Dr Amantha Imber says that there are four easy steps you can follow to make innovation part of your standard operating procedure.

Rather than waiting for a bolt of lightning out of the blue, Amantha says that creative ideas can be shaken out of everyday situations quickly and easily. You can watch the full presentation here.

4 steps to make innovation part of every day

1. Start with what’s not working

Amantha asks, “What has frustrated you recently?”

That is where you should starting digging for innovation gold.

Whether it’s being stuck on hold to Centrelink for 40 minutes, being jammed into a crowded tram or struggling to navigate your way around a huge convention centre, Amantha says that this is rich territory for idea generation.

Why? Because innovation is change that adds value.

Amantha says, “People are buying solutions to problems. You don’t buy a two inch drill bit. You buy a two inch hole.”

She also urges business owners to talk to their customers and ask them what they find frustrating about their relationship with you.

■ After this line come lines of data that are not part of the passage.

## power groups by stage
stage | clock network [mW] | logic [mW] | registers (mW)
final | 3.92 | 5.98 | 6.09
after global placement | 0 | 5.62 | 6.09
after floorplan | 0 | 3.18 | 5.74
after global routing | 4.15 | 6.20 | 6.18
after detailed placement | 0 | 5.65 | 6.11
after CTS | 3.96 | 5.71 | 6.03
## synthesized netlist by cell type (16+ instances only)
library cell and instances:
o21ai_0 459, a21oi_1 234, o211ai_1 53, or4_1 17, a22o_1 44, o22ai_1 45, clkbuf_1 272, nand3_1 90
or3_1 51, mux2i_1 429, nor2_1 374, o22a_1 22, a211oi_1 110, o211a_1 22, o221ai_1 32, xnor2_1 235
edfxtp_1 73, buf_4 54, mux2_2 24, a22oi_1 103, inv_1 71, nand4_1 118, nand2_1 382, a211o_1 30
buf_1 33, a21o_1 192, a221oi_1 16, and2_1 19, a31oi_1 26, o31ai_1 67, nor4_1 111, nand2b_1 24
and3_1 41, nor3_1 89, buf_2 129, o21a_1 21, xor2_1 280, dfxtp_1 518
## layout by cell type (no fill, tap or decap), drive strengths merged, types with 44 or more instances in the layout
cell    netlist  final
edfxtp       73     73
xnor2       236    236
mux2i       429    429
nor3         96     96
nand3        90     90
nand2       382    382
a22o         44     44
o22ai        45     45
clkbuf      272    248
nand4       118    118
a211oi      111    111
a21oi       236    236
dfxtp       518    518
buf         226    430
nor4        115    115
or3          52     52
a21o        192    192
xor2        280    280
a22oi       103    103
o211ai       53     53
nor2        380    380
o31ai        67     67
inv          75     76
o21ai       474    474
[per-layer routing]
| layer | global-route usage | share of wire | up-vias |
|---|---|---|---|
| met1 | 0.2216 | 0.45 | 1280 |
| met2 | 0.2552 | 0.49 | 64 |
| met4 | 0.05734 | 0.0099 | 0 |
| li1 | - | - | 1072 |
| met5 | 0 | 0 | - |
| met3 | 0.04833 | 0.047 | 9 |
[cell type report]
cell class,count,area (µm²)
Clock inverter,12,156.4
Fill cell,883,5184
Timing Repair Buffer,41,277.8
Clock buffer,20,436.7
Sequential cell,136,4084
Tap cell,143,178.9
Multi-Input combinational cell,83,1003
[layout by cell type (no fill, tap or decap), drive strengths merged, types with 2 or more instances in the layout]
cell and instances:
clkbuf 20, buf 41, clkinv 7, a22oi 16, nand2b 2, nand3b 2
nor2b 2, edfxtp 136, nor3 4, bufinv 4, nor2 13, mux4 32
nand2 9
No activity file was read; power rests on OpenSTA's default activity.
$ cat config.mk
export PLATFORM = sky130hd
export DESIGN_NAME = tcde_queue
export DESIGN_NICKNAME = d
export VERILOG_FILES = /design/src/rtl/tcde_pkg.sv /design/src/rtl/tcde_queue.sv
export SDC_FILE = /design/constraint.sdc
export NUM_CORES = 1
export LEC_CHECK = 0
export BUFFER_PORTS_ARGS = -buffer_cell sky130_fd_sc_hd__buf_2
export CORE_MARGIN = 4
export CORE_UTILIZATION = 54
export CTS_BUF_LIST = sky130_fd_sc_hd__clkbuf_4 sky130_fd_sc_hd__clkbuf_8
export DETAILED_ROUTE_END_ITERATION = 10
export PLACE_DENSITY_LB_ADDON = 0.15
export SKIP_LAST_GASP = 1
export SLEW_MARGIN = 25
export SYNTH_ARGS = -nofsm -noshare
export SYNTH_HDL_FRONTEND = slang
export SYNTH_SLANG_ARGS = --single-unit
$ cat constraint.sdc
create_clock -name clock -period 5.4 [get_ports clock]
set_input_delay 1.08 -clock clock [delete_from_list [all_inputs] [get_ports clock]]
set_output_delay 1.08 -clock clock [all_outputs]
set_load 0.05 [all_outputs]
### config.mk
export PLATFORM = sky130hd
export DESIGN_NAME = rtp_header_parser_unit
export DESIGN_NICKNAME = d
export VERILOG_FILES = /design/src/rtl/rhp_pkg.sv /design/src/rtl/rhp_capture.sv /design/src/rtl/rhp_check.sv /design/src/rtl/rtp_header_parser_unit.sv
export VERILOG_INCLUDE_DIRS = /design/src /design/src/rtl
export SDC_FILE = /design/constraint.sdc
export NUM_CORES = 1
export LEC_CHECK = 0
export ABC_CLOCK_PERIOD_IN_PS = 17100
export BUFFER_PORTS_ARGS = -buffer_cell sky130_fd_sc_hd__buf_2
export CAP_MARGIN = 5
export CORE_MARGIN = 2
export CORE_UTILIZATION = 40
export DETAILED_ROUTE_END_ITERATION = 12
export PLACE_DENSITY = 0.6
export SYNTH_ARGS = -nofsm -noshare
export SYNTH_HDL_FRONTEND = slang
export SYNTH_SLANG_ARGS = --single-unit
### constraint.sdc
create_clock -name clk -period 17.1 [get_ports clk]
set_input_delay 3.42 -clock clk [delete_from_list [all_inputs] [get_ports clk]]
set_output_delay 3.42 -clock clk [all_outputs]
set_load 0.02 [all_outputs]
## config.mk

```make
export PLATFORM = sky130hd
export DESIGN_NAME = tjik_ctrl
export DESIGN_NICKNAME = d
export VERILOG_FILES = /design/src/hdl/tjik_pkg.sv /design/src/hdl/tjik_ctrl.sv
export VERILOG_INCLUDE_DIRS = /design/src /design/src/hdl
export SDC_FILE = /design/constraint.sdc
export NUM_CORES = 1
export LEC_CHECK = 0
export BUFFER_PORTS_ARGS = -buffer_cell sky130_fd_sc_hd__buf_2
export CAP_MARGIN = 10
export CORE_MARGIN = 8
export CORE_UTILIZATION = 30
export DETAILED_ROUTE_END_ITERATION = 12
export GPL_TIMING_DRIVEN = 1
export PLACE_DENSITY_LB_ADDON = 0.3
export SLEW_MARGIN = 20
export SYNTH_ARGS = -nofsm -noshare
export SYNTH_HDL_FRONTEND = slang
export SYNTH_SLANG_ARGS = --single-unit
```

## constraint.sdc

```tcl
create_clock -name clk -period 2.6 [get_ports clk]
set_clock_uncertainty 0.1 [all_clocks]
set_input_delay 0.52 -clock clk [delete_from_list [all_inputs] [get_ports clk]]
set_output_delay 0.52 -clock clk [all_outputs]
set_load 0.01 [all_outputs]
```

Yes, this can seem scary. After all, opening yourself and your business up to criticism is hard but this is where opportunities to improve arise.

2. Assumption crushing

The next step is to turn the whole thing upside down and crush any assumptions you may have about solutions.

For example, you might assume that your customers want a cheaper service when really what they want is a faster service, or more free gifts, or they actually need something totally different that doesn’t exist yet.

Whatever it is, Amantha says you shouldn’t make decisions based on assumptions and you definitely shouldn’t make important decisions after lunch because clear evidence suggests that we get worse at making good decisions as the day wears on.

3. Run quick and lean experiments to figure out if something has legs

Rather than investing a whole heap of time and money into an idea, she says it’s better to ask a people if they would use it (whatever “it” is), create a really cheap, quick landing page and a contact form to see if those people try to get in touch, and do as much market research as is possible on a tiny budget. It will become clear if the idea generates energy or fizzles out.

4. What is innovation?

And lastly, Amantha shares a quote from Dr Albert Szent-Gyrgyi, the scientist who discovered vitamin C: “Innovation is seeing what everyone else has seen and thinking what no-one else has thought.”